## Exercise aim
Every single entry that follows is to be retyped exactly.

## Task data

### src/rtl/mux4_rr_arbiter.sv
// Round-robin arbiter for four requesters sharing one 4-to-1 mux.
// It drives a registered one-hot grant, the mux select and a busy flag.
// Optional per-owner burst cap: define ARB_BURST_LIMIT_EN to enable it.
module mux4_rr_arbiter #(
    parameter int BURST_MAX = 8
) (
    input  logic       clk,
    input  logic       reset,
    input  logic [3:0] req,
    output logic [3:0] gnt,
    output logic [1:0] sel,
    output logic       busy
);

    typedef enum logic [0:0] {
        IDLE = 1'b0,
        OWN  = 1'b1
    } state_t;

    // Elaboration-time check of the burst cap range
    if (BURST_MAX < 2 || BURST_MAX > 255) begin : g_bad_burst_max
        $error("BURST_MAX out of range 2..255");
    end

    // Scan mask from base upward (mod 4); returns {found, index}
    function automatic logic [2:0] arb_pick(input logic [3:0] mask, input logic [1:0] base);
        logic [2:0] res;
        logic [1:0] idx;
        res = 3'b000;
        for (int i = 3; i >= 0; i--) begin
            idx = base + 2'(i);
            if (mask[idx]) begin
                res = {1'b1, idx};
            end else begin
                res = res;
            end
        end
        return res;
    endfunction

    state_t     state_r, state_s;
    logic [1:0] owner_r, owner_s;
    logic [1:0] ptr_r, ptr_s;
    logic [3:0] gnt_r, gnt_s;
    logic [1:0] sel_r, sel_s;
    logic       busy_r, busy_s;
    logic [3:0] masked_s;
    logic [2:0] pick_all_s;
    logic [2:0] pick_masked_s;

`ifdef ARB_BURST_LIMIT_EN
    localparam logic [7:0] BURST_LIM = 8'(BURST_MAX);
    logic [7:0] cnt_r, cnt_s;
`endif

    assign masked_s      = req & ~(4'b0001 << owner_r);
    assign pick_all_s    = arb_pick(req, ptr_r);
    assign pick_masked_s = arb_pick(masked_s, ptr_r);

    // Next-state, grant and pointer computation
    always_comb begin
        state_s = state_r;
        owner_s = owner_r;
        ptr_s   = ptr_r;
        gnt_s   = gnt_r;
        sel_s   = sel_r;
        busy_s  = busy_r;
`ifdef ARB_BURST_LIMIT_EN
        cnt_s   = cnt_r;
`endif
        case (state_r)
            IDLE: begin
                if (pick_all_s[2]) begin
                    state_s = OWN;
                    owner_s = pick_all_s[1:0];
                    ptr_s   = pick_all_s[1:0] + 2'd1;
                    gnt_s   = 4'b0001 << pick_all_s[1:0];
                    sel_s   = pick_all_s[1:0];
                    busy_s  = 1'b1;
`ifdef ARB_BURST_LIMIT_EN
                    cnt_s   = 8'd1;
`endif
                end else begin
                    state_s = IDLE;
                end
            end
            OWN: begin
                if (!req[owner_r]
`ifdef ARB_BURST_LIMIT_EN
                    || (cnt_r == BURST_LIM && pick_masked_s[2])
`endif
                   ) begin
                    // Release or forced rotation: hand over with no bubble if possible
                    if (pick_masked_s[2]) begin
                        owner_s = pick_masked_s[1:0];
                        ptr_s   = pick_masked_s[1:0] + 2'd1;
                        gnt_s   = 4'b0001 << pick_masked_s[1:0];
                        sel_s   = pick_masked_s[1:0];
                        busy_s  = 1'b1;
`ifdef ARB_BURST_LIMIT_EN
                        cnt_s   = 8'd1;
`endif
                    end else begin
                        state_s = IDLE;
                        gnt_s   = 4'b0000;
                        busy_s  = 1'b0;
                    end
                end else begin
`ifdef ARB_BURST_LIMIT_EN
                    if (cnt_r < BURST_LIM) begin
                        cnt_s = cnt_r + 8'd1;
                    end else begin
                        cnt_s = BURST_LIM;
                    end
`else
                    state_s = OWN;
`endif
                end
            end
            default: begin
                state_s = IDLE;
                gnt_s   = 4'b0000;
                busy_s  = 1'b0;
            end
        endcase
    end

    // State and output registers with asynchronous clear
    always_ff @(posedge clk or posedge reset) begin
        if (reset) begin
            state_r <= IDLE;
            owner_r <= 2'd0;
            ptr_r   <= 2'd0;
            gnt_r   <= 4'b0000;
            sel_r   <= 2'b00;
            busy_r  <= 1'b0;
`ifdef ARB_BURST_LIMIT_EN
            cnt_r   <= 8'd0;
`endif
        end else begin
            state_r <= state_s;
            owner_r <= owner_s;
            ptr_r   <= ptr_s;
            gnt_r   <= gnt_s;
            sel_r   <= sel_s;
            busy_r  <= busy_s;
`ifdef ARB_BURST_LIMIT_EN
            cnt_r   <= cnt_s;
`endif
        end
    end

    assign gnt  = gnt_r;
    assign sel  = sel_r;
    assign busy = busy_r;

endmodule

## Response to this exercise
### src/rtl/mux4_rr_arbiter.sv
// Round-robin arbiter for four requesters sharing one 4-to-1 mux.
// It drives a registered one-hot grant, the mux select and a busy flag.
// Optional per-owner burst cap: define ARB_BURST_LIMIT_EN to enable it.
module mux4_rr_arbiter #(
    parameter int BURST_MAX = 8
) (
    input  logic       clk,
    input  logic       reset,
    input  logic [3:0] req,
    output logic [3:0] gnt,
    output logic [1:0] sel,
    output logic       busy
);

    typedef enum logic [0:0] {
        IDLE = 1'b0,
        OWN  = 1'b1
    } state_t;

    // Elaboration-time check of the burst cap range
    if (BURST_MAX < 2 || BURST_MAX > 255) begin : g_bad_burst_max
        $error("BURST_MAX out of range 2..255");
    end

    // Scan mask from base upward (mod 4); returns {found, index}
    function automatic logic [2:0] arb_pick(input logic [3:0] mask, input logic [1:0] base);
        logic [2:0] res;
        logic [1:0] idx;
        res = 3'b000;
        for (int i = 3; i >= 0; i--) begin
            idx = base + 2'(i);
            if (mask[idx]) begin
                res = {1'b1, idx};
            end else begin
                res = res;
            end
        end
        return res;
    endfunction

    state_t     state_r, state_s;
    logic [1:0] owner_r, owner_s;
    logic [1:0] ptr_r, ptr_s;
    logic [3:0] gnt_r, gnt_s;
    logic [1:0] sel_r, sel_s;
    logic       busy_r, busy_s;
    logic [3:0] masked_s;
    logic [2:0] pick_all_s;
    logic [2:0] pick_masked_s;

`ifdef ARB_BURST_LIMIT_EN
    localparam logic [7:0] BURST_LIM = 8'(BURST_MAX);
    logic [7:0] cnt_r, cnt_s;
`endif

    assign masked_s      = req & ~(4'b0001 << owner_r);
    assign pick_all_s    = arb_pick(req, ptr_r);
    assign pick_masked_s = arb_pick(masked_s, ptr_r);

    // Next-state, grant and pointer computation
    always_comb begin
        state_s = state_r;
        owner_s = owner_r;
        ptr_s   = ptr_r;
        gnt_s   = gnt_r;
        sel_s   = sel_r;
        busy_s  = busy_r;
`ifdef ARB_BURST_LIMIT_EN
        cnt_s   = cnt_r;
`endif
        case (state_r)
            IDLE: begin
                if (pick_all_s[2]) begin
                    state_s = OWN;
                    owner_s = pick_all_s[1:0];
                    ptr_s   = pick_all_s[1:0] + 2'd1;
                    gnt_s   = 4'b0001 << pick_all_s[1:0];
                    sel_s   = pick_all_s[1:0];
                    busy_s  = 1'b1;
`ifdef ARB_BURST_LIMIT_EN
                    cnt_s   = 8'd1;
`endif
                end else begin
                    state_s = IDLE;
                end
            end
            OWN: begin
                if (!req[owner_r]
`ifdef ARB_BURST_LIMIT_EN
                    || (cnt_r == BURST_LIM && pick_masked_s[2])
`endif
                   ) begin
                    // Release or forced rotation: hand over with no bubble if possible
                    if (pick_masked_s[2]) begin
                        owner_s = pick_masked_s[1:0];
                        ptr_s   = pick_masked_s[1:0] + 2'd1;
                        gnt_s   = 4'b0001 << pick_masked_s[1:0];
                        sel_s   = pick_masked_s[1:0];
                        busy_s  = 1'b1;
`ifdef ARB_BURST_LIMIT_EN
                        cnt_s   = 8'd1;
`endif
                    end else begin
                        state_s = IDLE;
                        gnt_s   = 4'b0000;
                        busy_s  = 1'b0;
                    end
                end else begin
`ifdef ARB_BURST_LIMIT_EN
                    if (cnt_r < BURST_LIM) begin
                        cnt_s = cnt_r + 8'd1;
                    end else begin
                        cnt_s = BURST_LIM;
                    end
`else
                    state_s = OWN;
`endif
                end
            end
            default: begin
                state_s = IDLE;
                gnt_s   = 4'b0000;
                busy_s  = 1'b0;
            end
        endcase
    end

    // State and output registers with asynchronous clear
    always_ff @(posedge clk or posedge reset) begin
        if (reset) begin
            state_r <= IDLE;
            owner_r <= 2'd0;
            ptr_r   <= 2'd0;
            gnt_r   <= 4'b0000;
            sel_r   <= 2'b00;
            busy_r  <= 1'b0;
`ifdef ARB_BURST_LIMIT_EN
            cnt_r   <= 8'd0;
`endif
        end else begin
            state_r <= state_s;
            owner_r <= owner_s;
            ptr_r   <= ptr_s;
            gnt_r   <= gnt_s;
            sel_r   <= sel_s;
            busy_r  <= busy_s;
`ifdef ARB_BURST_LIMIT_EN
            cnt_r   <= cnt_s;
`endif
        end
    end

    assign gnt  = gnt_r;
    assign sel  = sel_r;
    assign busy = busy_r;

endmodule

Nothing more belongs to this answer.